The author studies the system \[ (1)\quad \frac{\partial u}{\partial t}+\frac{\partial}{\partial x}(\frac{1}{2} u^ 2\frac{\gamma}{\gamma -1} \rho^{\gamma -1})=\epsilon \frac{\partial^ 2u}{\partial x^ 2},\quad \frac{\partial \rho}{\partial t}+\frac{\partial}{\partial x} (u\rho)=\epsilon \frac{\partial^ 2\rho}{\partial x^ 2} \] with periodic and continuous initial data \[ (2)\quad u_{| t=0}=u_ 0(x),\quad \rho_{| t=0}=\rho_ 0(x)>0. \] When \(\epsilon =0\), this system describes the one-dimensional gas dynamics.
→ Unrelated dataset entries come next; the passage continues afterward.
--- src/rtl/ccp_tagpipe_bank_sched_if.sv ---
`default_nettype none
// +----------------------------------------------------------------------------+
// | Module      : ccp_tagpipe_bank_sched_if                                    |
// | Description : Bundle of handshake and bus signals for the CCP tag-pipe     |
// |               bank scheduler.                                              |
// |               Request side : req_valid/req_ready, req_bnk, req_set,        |
// |                              req_tag, req_id                               |
// |               Tag-RAM side : tag_rd_en (one-hot per bank), tag_rd_set      |
// |               Response side: rsp_valid, rsp_bnk, rsp_set, rsp_tag,         |
// |                              rsp_id, rsp_err                               |
// |               Status       : hazard_stall                                  |
// |               master = request producer / response consumer                |
// |               slave  = the scheduler                                       |
// | Revision    : 1.0 - initial release                                        |
// +----------------------------------------------------------------------------+
interface ccp_tagpipe_bank_sched_if #(
    parameter int N_TAG_BANKS     = 2,
    parameter int MAX_TAG_BANKS   = 4,
    parameter int MAX_TAG_BANKS_W = $clog2(MAX_TAG_BANKS),
    parameter int SET_PER_BANK_W  = 9,
    parameter int TAG_W           = 17,
    parameter int ID_W            = 4
);
    logic                       req_valid;
    logic                       req_ready;
    logic [MAX_TAG_BANKS_W-1:0] req_bnk;
    logic [SET_PER_BANK_W-1:0]  req_set;
    logic [TAG_W-1:0]           req_tag;
    logic [ID_W-1:0]            req_id;

    logic [N_TAG_BANKS-1:0]     tag_rd_en;
    logic [SET_PER_BANK_W-1:0]  tag_rd_set;

    logic                       rsp_valid;
    logic [MAX_TAG_BANKS_W-1:0] rsp_bnk;
    logic [SET_PER_BANK_W-1:0]  rsp_set;
    logic [TAG_W-1:0]           rsp_tag;
    logic [ID_W-1:0]            rsp_id;
    logic                       rsp_err;

    logic                       hazard_stall;

    modport master (
        output req_valid, req_bnk, req_set, req_tag, req_id,
        input  req_ready, tag_rd_en, tag_rd_set,
        input  rsp_valid, rsp_bnk, rsp_set, rsp_tag, rsp_id, rsp_err,
        input  hazard_stall
    );

    modport slave (
        input  req_valid, req_bnk, req_set, req_tag, req_id,
        output req_ready, tag_rd_en, tag_rd_set,
        output rsp_valid, rsp_bnk, rsp_set, rsp_tag, rsp_id, rsp_err,
        output hazard_stall
    );
endinterface
`default_nettype wire

--- src/rtl/ccp_tagpipe_bank_sched.sv ---
`default_nettype none
// +----------------------------------------------------------------------------+
// | Module      : ccp_tagpipe_bank_sched                                       |
// | Description : Tag-pipe issue stage behind the CCP address decoder. Buffers |
// |               decoded lookups in an in-order FIFO, issues at most one      |
// |               tag-RAM read per cycle, stalls the head while a read to the  |
// |               same bank/set is still in flight, and returns descriptors in |
// |               order after TAG_RD_LAT cycles.                               |
// | Ports       : clk     - clock                                              |
// |               reset_n - asynchronous active-low reset                      |
// |               bus     - slave modport of ccp_tagpipe_bank_sched_if         |
// |                         (request, tag-RAM strobe, response, hazard_stall)  |
// | Revision    : 1.0 - initial release                                        |
// +----------------------------------------------------------------------------+
module ccp_tagpipe_bank_sched #(
    parameter int N_TAG_BANKS     = 2,
    parameter int MAX_TAG_BANKS   = 4,
    parameter int MAX_TAG_BANKS_W = $clog2(MAX_TAG_BANKS),
    parameter int SET_PER_BANK_W  = 9,
    parameter int TAG_W           = 17,
    parameter int ID_W            = 4,
    parameter int FIFO_DEPTH      = 4,
    parameter int TAG_RD_LAT      = 2
) (
    input  wire logic                 clk,
    input  wire logic                 reset_n,
    ccp_tagpipe_bank_sched_if.slave   bus
);

    localparam int c_bnk_w = MAX_TAG_BANKS_W;
    localparam int c_ptr_w = $clog2(FIFO_DEPTH);
    localparam int c_cnt_w = c_ptr_w + 1;

    // One extra bit so N_TAG_BANKS == MAX_TAG_BANKS is representable.
    localparam logic [c_bnk_w:0]   c_n_banks = (c_bnk_w + 1)'(N_TAG_BANKS);
    localparam logic [c_cnt_w-1:0] c_depth   = c_cnt_w'(FIFO_DEPTH);

    typedef struct packed {
        logic [ID_W-1:0]           id;
        logic [TAG_W-1:0]          tag;
        logic [SET_PER_BANK_W-1:0] set_idx;
        logic [c_bnk_w-1:0]        bnk;
    } entry_t;

    typedef struct packed {
        logic   valid;
        logic   err;
        entry_t ent;
    } stage_t;

    // ------------------------------------------------------------------
    // Input FIFO
    // ------------------------------------------------------------------
    entry_t             r_fifo [FIFO_DEPTH];
    logic [c_ptr_w-1:0] r_wr_ptr;
    logic [c_ptr_w-1:0] r_rd_ptr;
    logic [c_cnt_w-1:0] r_count;

    // Pipe stages 1..TAG_RD_LAT; stage TAG_RD_LAT drives the response.
    stage_t             r_pipe [1:TAG_RD_LAT];

    entry_t w_head;
    logic   w_not_empty;
    logic   w_head_err;
    logic   w_hazard;
    logic   w_issue;
    logic   w_push;
    logic   w_ready;
    logic   w_strobe;

    assign w_head      = r_fifo[r_rd_ptr];
    assign w_not_empty = (r_count != '0);
    assign w_head_err  = ({1'b0, w_head.bnk} >= c_n_banks);

    // Ready comes only from the registered count, so a full FIFO never
    // accepts in the same cycle it pops. Gated low while reset is held.
    assign w_ready  = reset_n && (r_count < c_depth);
    assign w_push   = bus.req_valid && w_ready;

    // The last stage is deliberately excluded: its read completes this
    // cycle, so a same-set lookup may issue exactly TAG_RD_LAT apart.
    always_comb begin
        w_hazard = 1'b0;
        for (int k = 1; k < TAG_RD_LAT; k++) begin
            if (r_pipe[k].valid && !r_pipe[k].err &&
                (r_pipe[k].ent.bnk == w_head.bnk) &&
                (r_pipe[k].ent.set_idx == w_head.set_idx)) begin
                w_hazard = 1'b1;
            end
        end
        // Out-of-range requests never touch a tag RAM, so never wait.
        if (w_head_err) begin
            w_hazard = 1'b0;
        end
    end

    assign w_issue  = w_not_empty && !w_hazard;
    assign w_strobe = w_issue && !w_head_err;

    // FIFO storage carries no reset; validity is tracked by r_count.
    always_ff @(posedge clk) begin
        if (w_push) begin
            r_fifo[r_wr_ptr] <= '{id:      bus.req_id,
                                   tag:     bus.req_tag,
                                   set_idx: bus.req_set,
                                   bnk:     bus.req_bnk};
        end
    end

    always_ff @(posedge clk or negedge reset_n) begin
        if (!reset_n) begin
            r_wr_ptr <= '0;
            r_rd_ptr <= '0;
            r_count  <= '0;
        end else begin
            if (w_push) begin
                r_wr_ptr <= r_wr_ptr + c_ptr_w'(1);
            end
            if (w_issue) begin
                r_rd_ptr <= r_rd_ptr + c_ptr_w'(1);
            end
            case ({w_push, w_issue})
                2'b10:   r_count <= r_count + c_cnt_w'(1);
                2'b01:   r_count <= r_count - c_cnt_w'(1);
                default: r_count <= r_count;
            endcase
        end
    end

    // ------------------------------------------------------------------
    // Read pipe. Empty slots are loaded as all-zero so the response
    // fields are zero whenever rsp_valid is low.
    // ------------------------------------------------------------------
    always_ff @(posedge clk or negedge reset_n) begin
        if (!reset_n) begin
            for (int k = 1; k <= TAG_RD_LAT; k++) begin
                r_pipe[k] <= '0;
            end
        end else begin
            if (w_issue) begin
                r_pipe[1] <= '{valid: 1'b1, err: w_head_err, ent: w_head};
            end else begin
                r_pipe[1] <= '0;
            end
            for (int k = 2; k <= TAG_RD_LAT; k++) begin
                r_pipe[k] <= r_pipe[k-1];
            end
        end
    end

    // ------------------------------------------------------------------
    // Outputs
    // ------------------------------------------------------------------
    assign bus.req_ready    = w_ready;
    assign bus.tag_rd_en    = w_strobe ? (N_TAG_BANKS'(1) << w_head.bnk) : '0;
    assign bus.tag_rd_set   = w_strobe ? w_head.set_idx : '0;
    assign bus.hazard_stall = w_not_empty && w_hazard;

    assign bus.rsp_valid    = r_pipe[TAG_RD_LAT].valid;
    assign bus.rsp_err      = r_pipe[TAG_RD_LAT].err;
    assign bus.rsp_bnk      = r_pipe[TAG_RD_LAT].ent.bnk;
    assign bus.rsp_set      = r_pipe[TAG_RD_LAT].ent.set_idx;
    assign bus.rsp_tag      = r_pipe[TAG_RD_LAT].ent.tag;
    assign bus.rsp_id       = r_pipe[TAG_RD_LAT].ent.id;

endmodule
`default_nettype wire

--- src/flat_wrapper.sv ---
// flat-port wrapper written by rule: the top's interface ports become plain ports
module ccp_tagpipe_bank_sched_flat 
#(
    parameter int N_TAG_BANKS     = 2,
    parameter int MAX_TAG_BANKS   = 4,
    parameter int MAX_TAG_BANKS_W = $clog2(MAX_TAG_BANKS),
    parameter int SET_PER_BANK_W  = 9,
    parameter int TAG_W           = 17,
    parameter int ID_W            = 4,
    parameter int FIFO_DEPTH      = 4,
    parameter int TAG_RD_LAT      = 2
)
  (clk, reset_n, bus_req_valid, bus_req_bnk, bus_req_set, bus_req_tag, bus_req_id, bus_req_ready, bus_tag_rd_en, bus_tag_rd_set, bus_rsp_valid, bus_rsp_bnk, bus_rsp_set, bus_rsp_tag, bus_rsp_id, bus_rsp_err, bus_hazard_stall);
  ccp_tagpipe_bank_sched_if #(.N_TAG_BANKS(N_TAG_BANKS), .MAX_TAG_BANKS(MAX_TAG_BANKS), .MAX_TAG_BANKS_W(MAX_TAG_BANKS_W), .SET_PER_BANK_W(SET_PER_BANK_W), .TAG_W(TAG_W), .ID_W(ID_W)) bus_i ();
  input  wire logic clk;
  input  wire logic reset_n;
  input wire logic [$bits(bus_i.req_valid)-1:0] bus_req_valid;
  input wire logic [$bits(bus_i.req_bnk)-1:0] bus_req_bnk;
  input wire logic [$bits(bus_i.req_set)-1:0] bus_req_set;
  input wire logic [$bits(bus_i.req_tag)-1:0] bus_req_tag;
  input wire logic [$bits(bus_i.req_id)-1:0] bus_req_id;
  output wire logic [$bits(bus_i.req_ready)-1:0] bus_req_ready;
  output wire logic [$bits(bus_i.tag_rd_en)-1:0] bus_tag_rd_en;
  output wire logic [$bits(bus_i.tag_rd_set)-1:0] bus_tag_rd_set;
  output wire logic [$bits(bus_i.rsp_valid)-1:0] bus_rsp_valid;
  output wire logic [$bits(bus_i.rsp_bnk)-1:0] bus_rsp_bnk;
  output wire logic [$bits(bus_i.rsp_set)-1:0] bus_rsp_set;
  output wire logic [$bits(bus_i.rsp_tag)-1:0] bus_rsp_tag;
  output wire logic [$bits(bus_i.rsp_id)-1:0] bus_rsp_id;
  output wire logic [$bits(bus_i.rsp_err)-1:0] bus_rsp_err;
  output wire logic [$bits(bus_i.hazard_stall)-1:0] bus_hazard_stall;
  assign bus_i.req_valid = bus_req_valid;
  assign bus_i.req_bnk = bus_req_bnk;
  assign bus_i.req_set = bus_req_set;
  assign bus_i.req_tag = bus_req_tag;
  assign bus_i.req_id = bus_req_id;
  assign bus_req_ready = bus_i.req_ready;
  assign bus_tag_rd_en = bus_i.tag_rd_en;
  assign bus_tag_rd_set = bus_i.tag_rd_set;
  assign bus_rsp_valid = bus_i.rsp_valid;
  assign bus_rsp_bnk = bus_i.rsp_bnk;
  assign bus_rsp_set = bus_i.rsp_set;
  assign bus_rsp_tag = bus_i.rsp_tag;
  assign bus_rsp_id = bus_i.rsp_id;
  assign bus_rsp_err = bus_i.rsp_err;
  assign bus_hazard_stall = bus_i.hazard_stall;
  ccp_tagpipe_bank_sched #(.N_TAG_BANKS(N_TAG_BANKS), .MAX_TAG_BANKS(MAX_TAG_BANKS), .MAX_TAG_BANKS_W(MAX_TAG_BANKS_W), .SET_PER_BANK_W(SET_PER_BANK_W), .TAG_W(TAG_W), .ID_W(ID_W), .FIFO_DEPTH(FIFO_DEPTH), .TAG_RD_LAT(TAG_RD_LAT)) u_core (.clk(clk), .reset_n(reset_n), .bus(bus_i));
endmodule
Provided the solutions \((u^{\epsilon},\rho^{\epsilon})\), \(\epsilon >0\), of (1), (2) satisfy some a priori estimates the author proves that there exists a subsequence \((u^{\epsilon (n)},\rho^{\epsilon (n)})\), \(\epsilon\) (n)\(\to 0\), which tends weakly to a generalized solution of the problem (1), (2) with \(\epsilon =0\).